**Task objective:** Beneath this line is the data. Output exactly the lines from the line with "wire fh_G22 = fh_G3 | (fh_P3 & fh_G5);" to the line with "wire fh_G35 = fh_G16 | (fh_P16 & fh_G18);", both ends included, and nothing more.

-- Input data follows --

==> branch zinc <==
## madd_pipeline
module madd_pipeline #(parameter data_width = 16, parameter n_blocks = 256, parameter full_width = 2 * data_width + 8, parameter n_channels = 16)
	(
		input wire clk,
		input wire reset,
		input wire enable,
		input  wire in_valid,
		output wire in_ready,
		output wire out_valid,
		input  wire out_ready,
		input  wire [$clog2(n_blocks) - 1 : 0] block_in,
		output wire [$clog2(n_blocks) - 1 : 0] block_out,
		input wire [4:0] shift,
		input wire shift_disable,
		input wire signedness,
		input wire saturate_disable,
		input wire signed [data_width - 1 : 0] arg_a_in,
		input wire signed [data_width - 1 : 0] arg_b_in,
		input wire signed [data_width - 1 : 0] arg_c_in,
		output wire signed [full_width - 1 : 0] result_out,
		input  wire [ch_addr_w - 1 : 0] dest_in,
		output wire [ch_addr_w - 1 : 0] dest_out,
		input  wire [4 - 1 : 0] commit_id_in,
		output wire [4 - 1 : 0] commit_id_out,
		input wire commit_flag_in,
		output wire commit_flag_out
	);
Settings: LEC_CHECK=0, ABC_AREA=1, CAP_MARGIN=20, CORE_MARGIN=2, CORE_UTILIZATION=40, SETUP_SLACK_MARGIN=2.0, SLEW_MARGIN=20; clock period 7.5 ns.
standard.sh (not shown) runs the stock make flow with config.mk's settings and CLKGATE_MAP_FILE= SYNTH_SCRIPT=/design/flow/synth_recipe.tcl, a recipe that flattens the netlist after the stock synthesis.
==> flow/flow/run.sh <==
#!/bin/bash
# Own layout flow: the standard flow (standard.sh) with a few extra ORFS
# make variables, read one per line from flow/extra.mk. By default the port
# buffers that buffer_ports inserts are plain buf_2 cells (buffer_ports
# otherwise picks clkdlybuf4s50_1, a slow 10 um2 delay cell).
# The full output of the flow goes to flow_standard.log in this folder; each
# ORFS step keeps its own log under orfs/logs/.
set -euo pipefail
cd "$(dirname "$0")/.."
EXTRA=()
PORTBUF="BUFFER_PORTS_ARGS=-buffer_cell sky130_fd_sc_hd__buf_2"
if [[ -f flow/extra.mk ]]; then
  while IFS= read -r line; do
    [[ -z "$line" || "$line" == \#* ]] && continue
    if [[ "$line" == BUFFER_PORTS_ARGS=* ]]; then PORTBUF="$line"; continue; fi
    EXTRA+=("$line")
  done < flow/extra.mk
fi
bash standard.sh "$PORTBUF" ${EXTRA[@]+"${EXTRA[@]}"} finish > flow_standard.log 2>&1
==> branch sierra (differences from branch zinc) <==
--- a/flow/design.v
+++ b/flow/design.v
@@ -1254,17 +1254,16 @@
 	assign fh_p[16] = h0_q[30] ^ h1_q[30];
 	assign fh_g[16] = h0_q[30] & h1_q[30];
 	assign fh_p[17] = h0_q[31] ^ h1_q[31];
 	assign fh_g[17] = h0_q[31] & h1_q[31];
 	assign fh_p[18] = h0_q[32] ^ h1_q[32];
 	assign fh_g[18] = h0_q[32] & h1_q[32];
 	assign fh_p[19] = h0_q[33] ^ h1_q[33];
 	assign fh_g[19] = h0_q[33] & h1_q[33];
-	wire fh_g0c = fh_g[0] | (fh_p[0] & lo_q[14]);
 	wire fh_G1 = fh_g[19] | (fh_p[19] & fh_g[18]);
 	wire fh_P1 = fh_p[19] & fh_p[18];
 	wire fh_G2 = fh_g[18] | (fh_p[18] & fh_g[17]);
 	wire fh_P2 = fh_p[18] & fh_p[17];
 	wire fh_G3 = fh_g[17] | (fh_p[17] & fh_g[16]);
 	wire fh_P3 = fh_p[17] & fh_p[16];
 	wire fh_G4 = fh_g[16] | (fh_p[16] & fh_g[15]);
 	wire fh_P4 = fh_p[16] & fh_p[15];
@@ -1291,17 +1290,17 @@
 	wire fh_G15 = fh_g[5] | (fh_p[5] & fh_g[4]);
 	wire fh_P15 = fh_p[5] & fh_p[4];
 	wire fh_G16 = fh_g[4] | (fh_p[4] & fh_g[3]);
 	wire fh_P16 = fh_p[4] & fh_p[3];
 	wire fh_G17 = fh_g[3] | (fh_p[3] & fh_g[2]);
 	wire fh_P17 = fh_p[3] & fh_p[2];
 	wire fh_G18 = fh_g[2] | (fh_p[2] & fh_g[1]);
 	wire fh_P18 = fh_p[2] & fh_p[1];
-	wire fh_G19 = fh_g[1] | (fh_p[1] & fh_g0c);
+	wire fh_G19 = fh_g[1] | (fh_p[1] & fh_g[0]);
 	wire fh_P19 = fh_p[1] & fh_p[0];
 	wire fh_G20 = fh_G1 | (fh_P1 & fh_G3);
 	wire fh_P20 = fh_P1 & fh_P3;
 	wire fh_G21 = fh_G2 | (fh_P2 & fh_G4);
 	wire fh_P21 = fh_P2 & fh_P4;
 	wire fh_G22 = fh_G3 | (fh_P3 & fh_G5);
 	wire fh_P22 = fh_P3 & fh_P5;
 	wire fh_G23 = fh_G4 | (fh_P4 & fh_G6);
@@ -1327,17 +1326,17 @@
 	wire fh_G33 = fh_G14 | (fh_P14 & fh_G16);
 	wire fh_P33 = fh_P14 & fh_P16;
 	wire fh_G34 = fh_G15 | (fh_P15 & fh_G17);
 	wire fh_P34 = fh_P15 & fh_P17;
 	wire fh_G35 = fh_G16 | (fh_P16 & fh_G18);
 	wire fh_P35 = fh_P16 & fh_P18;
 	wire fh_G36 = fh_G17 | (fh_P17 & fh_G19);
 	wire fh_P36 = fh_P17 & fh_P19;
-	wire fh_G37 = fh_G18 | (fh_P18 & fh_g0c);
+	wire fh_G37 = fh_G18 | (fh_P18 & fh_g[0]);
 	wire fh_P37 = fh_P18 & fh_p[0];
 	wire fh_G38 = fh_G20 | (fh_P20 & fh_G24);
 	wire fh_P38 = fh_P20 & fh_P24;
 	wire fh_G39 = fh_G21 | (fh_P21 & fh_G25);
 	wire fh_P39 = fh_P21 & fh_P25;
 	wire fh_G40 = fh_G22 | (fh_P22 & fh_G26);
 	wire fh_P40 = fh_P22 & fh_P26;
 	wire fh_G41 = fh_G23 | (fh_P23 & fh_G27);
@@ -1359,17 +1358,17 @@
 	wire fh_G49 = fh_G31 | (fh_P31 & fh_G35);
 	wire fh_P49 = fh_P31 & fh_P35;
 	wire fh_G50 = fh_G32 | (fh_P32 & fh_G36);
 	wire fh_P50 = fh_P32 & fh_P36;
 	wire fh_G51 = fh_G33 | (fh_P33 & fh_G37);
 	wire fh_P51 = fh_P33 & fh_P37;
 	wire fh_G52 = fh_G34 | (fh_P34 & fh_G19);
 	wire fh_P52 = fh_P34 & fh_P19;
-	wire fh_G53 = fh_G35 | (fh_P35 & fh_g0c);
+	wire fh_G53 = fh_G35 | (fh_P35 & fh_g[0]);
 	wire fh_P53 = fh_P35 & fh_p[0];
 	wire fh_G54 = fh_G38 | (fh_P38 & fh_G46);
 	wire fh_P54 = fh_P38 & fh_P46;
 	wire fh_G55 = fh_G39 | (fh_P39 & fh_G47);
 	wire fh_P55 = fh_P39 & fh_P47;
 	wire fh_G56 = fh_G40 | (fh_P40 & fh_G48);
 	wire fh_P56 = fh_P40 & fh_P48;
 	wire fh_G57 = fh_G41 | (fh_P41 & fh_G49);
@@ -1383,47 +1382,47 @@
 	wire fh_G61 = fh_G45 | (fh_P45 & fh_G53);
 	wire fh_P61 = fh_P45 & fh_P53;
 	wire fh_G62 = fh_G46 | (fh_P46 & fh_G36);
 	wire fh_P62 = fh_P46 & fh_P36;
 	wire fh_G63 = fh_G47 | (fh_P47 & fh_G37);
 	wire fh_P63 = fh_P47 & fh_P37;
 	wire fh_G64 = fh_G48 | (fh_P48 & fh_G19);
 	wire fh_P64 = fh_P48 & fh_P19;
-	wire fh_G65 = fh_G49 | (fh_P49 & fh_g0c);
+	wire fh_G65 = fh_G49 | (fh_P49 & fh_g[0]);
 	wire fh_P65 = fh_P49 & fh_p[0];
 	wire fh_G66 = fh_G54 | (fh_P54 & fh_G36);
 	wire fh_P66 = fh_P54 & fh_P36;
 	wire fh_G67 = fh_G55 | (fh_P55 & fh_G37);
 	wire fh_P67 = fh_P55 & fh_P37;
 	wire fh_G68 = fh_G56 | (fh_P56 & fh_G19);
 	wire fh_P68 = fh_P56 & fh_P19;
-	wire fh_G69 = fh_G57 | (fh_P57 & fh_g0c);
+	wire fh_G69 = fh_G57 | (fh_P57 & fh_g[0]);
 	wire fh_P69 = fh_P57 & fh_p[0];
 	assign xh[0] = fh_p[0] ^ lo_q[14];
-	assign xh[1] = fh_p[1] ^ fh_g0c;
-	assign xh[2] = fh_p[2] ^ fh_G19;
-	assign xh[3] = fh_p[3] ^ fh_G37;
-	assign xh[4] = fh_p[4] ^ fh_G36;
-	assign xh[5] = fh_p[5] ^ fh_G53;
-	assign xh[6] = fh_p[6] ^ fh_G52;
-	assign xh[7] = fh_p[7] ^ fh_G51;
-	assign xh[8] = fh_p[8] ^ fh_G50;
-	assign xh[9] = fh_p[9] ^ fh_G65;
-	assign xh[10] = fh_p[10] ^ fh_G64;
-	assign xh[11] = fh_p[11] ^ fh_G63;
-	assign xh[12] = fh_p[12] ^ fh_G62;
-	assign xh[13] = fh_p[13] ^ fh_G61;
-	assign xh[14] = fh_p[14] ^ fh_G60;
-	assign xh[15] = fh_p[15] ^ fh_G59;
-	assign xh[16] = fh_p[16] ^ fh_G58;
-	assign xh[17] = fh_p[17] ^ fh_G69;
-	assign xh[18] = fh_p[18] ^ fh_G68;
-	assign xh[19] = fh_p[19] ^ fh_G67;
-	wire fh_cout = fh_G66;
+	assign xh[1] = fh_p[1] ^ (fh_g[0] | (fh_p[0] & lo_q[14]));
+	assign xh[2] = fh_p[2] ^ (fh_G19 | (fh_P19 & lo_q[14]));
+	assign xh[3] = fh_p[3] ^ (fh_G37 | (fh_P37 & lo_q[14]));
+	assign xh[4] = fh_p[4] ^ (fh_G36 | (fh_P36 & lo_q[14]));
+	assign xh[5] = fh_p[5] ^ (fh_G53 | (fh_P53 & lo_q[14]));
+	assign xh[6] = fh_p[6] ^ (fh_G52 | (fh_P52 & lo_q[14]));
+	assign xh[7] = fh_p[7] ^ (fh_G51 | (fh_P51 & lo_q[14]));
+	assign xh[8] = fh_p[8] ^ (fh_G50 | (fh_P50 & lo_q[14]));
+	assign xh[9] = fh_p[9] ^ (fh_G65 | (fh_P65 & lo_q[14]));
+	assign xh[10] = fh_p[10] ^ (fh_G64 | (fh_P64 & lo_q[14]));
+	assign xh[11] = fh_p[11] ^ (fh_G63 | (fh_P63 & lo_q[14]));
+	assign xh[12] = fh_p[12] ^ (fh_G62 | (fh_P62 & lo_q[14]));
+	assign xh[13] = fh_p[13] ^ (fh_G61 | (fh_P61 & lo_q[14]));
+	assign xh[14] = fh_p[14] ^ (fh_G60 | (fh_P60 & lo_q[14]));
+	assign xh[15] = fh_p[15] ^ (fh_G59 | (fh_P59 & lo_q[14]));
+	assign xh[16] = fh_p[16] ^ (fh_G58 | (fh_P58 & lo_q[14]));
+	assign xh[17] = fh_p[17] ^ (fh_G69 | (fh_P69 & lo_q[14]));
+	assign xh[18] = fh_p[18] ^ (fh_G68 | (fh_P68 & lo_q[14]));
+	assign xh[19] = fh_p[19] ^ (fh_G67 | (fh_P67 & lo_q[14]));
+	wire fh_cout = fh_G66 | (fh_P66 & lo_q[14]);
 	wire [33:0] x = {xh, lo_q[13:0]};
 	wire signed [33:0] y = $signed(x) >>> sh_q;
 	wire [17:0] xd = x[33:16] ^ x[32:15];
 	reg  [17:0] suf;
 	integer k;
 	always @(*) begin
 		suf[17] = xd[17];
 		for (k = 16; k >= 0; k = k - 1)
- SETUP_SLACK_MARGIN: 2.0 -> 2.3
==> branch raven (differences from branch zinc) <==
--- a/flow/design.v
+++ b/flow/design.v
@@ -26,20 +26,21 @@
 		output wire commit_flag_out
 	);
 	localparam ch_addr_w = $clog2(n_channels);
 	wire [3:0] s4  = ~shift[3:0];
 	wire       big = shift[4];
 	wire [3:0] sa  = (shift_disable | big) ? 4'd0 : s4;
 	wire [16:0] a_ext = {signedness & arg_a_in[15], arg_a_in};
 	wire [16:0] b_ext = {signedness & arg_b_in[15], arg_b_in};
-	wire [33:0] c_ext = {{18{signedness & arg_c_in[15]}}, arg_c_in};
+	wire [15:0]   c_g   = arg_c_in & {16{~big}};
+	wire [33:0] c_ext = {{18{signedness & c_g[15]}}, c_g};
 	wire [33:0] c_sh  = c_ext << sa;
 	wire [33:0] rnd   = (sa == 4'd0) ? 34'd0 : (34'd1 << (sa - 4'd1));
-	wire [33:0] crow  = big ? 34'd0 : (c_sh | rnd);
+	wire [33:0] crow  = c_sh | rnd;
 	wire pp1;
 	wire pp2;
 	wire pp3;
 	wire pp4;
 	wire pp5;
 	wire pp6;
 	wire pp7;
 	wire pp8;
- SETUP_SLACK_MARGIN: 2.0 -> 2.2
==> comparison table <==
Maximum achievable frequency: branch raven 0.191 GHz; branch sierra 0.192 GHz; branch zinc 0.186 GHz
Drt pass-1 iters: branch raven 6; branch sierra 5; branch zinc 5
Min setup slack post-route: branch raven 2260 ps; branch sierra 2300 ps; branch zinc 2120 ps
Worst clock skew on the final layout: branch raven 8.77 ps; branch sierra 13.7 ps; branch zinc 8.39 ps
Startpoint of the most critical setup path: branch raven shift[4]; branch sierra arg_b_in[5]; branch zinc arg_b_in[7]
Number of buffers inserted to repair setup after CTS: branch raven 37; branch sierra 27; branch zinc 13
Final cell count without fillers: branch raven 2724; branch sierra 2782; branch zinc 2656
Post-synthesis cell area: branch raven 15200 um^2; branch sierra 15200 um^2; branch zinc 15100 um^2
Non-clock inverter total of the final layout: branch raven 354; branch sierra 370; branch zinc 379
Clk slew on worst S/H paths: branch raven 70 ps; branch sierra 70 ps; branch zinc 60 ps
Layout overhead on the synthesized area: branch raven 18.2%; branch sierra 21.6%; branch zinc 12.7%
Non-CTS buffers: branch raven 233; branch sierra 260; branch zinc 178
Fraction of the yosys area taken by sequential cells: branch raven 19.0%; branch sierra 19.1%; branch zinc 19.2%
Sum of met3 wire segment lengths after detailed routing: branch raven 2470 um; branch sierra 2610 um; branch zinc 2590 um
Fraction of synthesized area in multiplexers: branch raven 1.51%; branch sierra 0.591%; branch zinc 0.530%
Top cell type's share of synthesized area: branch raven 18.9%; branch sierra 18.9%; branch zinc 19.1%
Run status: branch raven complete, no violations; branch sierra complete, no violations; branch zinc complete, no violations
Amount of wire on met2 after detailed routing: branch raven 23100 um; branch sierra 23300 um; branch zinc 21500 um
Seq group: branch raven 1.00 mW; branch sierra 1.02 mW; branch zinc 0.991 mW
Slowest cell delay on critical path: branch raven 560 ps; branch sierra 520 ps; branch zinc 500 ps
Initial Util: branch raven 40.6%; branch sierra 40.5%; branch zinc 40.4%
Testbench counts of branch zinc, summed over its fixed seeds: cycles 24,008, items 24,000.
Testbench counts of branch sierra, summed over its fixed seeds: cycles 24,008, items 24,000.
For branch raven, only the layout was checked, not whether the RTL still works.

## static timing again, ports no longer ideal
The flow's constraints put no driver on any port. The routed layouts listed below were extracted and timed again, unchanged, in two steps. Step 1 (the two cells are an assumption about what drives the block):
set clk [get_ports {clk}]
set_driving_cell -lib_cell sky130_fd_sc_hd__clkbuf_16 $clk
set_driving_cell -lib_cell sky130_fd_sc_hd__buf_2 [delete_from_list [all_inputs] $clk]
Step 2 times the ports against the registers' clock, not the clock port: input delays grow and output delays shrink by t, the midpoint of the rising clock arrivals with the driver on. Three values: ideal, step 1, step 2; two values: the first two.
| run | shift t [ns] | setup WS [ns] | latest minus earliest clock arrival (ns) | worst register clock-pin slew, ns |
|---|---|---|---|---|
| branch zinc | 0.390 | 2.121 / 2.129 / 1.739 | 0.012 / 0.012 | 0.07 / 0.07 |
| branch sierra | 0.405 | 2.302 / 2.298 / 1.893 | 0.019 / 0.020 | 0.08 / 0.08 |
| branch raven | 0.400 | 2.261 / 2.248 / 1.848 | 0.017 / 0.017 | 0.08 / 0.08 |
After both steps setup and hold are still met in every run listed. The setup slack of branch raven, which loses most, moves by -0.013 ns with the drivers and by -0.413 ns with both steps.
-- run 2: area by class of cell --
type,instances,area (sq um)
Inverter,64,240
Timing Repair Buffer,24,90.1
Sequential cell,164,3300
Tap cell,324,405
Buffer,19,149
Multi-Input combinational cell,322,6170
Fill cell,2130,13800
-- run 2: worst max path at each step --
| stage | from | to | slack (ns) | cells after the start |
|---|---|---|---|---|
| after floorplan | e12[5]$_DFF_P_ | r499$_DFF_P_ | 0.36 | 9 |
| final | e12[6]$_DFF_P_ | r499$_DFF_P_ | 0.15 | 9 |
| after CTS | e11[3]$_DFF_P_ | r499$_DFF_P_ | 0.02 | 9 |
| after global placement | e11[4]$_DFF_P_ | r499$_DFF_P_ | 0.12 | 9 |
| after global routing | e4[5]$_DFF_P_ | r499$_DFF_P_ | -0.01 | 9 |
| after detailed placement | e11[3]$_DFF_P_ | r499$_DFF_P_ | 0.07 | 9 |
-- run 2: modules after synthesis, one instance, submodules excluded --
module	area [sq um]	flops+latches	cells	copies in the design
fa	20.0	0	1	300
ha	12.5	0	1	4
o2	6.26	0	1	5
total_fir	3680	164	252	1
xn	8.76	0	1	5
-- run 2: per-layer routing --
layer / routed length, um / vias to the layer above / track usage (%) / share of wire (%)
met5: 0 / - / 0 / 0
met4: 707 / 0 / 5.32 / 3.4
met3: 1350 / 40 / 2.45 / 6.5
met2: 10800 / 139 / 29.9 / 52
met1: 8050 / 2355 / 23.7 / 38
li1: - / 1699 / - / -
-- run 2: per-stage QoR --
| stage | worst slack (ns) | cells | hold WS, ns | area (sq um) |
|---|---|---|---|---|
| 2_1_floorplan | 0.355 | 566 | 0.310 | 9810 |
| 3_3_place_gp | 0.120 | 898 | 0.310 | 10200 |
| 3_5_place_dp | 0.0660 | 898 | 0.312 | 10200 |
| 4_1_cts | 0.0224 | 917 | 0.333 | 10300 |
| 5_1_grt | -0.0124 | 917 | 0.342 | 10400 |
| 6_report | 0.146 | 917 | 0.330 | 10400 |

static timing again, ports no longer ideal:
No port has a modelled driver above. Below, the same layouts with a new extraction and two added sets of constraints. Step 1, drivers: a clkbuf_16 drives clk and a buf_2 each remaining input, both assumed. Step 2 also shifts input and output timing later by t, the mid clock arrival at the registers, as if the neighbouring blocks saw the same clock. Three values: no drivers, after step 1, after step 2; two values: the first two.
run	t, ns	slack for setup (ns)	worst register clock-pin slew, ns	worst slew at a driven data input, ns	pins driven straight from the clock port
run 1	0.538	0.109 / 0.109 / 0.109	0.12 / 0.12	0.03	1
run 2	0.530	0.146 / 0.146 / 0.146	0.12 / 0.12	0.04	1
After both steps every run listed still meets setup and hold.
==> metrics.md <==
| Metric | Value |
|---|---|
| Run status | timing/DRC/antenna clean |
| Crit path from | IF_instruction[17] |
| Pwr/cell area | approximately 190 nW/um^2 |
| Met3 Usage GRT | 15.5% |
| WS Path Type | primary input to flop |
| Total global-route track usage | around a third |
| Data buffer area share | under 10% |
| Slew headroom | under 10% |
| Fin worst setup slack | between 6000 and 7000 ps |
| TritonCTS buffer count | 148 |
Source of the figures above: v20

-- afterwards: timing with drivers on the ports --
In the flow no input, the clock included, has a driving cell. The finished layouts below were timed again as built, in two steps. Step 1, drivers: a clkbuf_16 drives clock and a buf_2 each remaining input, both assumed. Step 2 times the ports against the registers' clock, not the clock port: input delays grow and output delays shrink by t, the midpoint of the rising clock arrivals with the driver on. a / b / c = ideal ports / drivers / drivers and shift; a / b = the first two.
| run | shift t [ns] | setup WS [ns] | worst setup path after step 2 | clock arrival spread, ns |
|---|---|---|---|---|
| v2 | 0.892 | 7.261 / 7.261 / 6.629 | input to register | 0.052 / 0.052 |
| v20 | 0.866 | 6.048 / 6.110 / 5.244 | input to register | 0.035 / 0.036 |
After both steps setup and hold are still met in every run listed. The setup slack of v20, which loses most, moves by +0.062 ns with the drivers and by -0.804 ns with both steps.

-- Input data concluded --

**Output of the task:**
 	wire fh_G22 = fh_G3 | (fh_P3 & fh_G5);
 	wire fh_P22 = fh_P3 & fh_P5;
 	wire fh_G23 = fh_G4 | (fh_P4 & fh_G6);
@@ -1327,17 +1326,17 @@
 	wire fh_G33 = fh_G14 | (fh_P14 & fh_G16);
 	wire fh_P33 = fh_P14 & fh_P16;
 	wire fh_G34 = fh_G15 | (fh_P15 & fh_G17);
 	wire fh_P34 = fh_P15 & fh_P17;
 	wire fh_G35 = fh_G16 | (fh_P16 & fh_G18);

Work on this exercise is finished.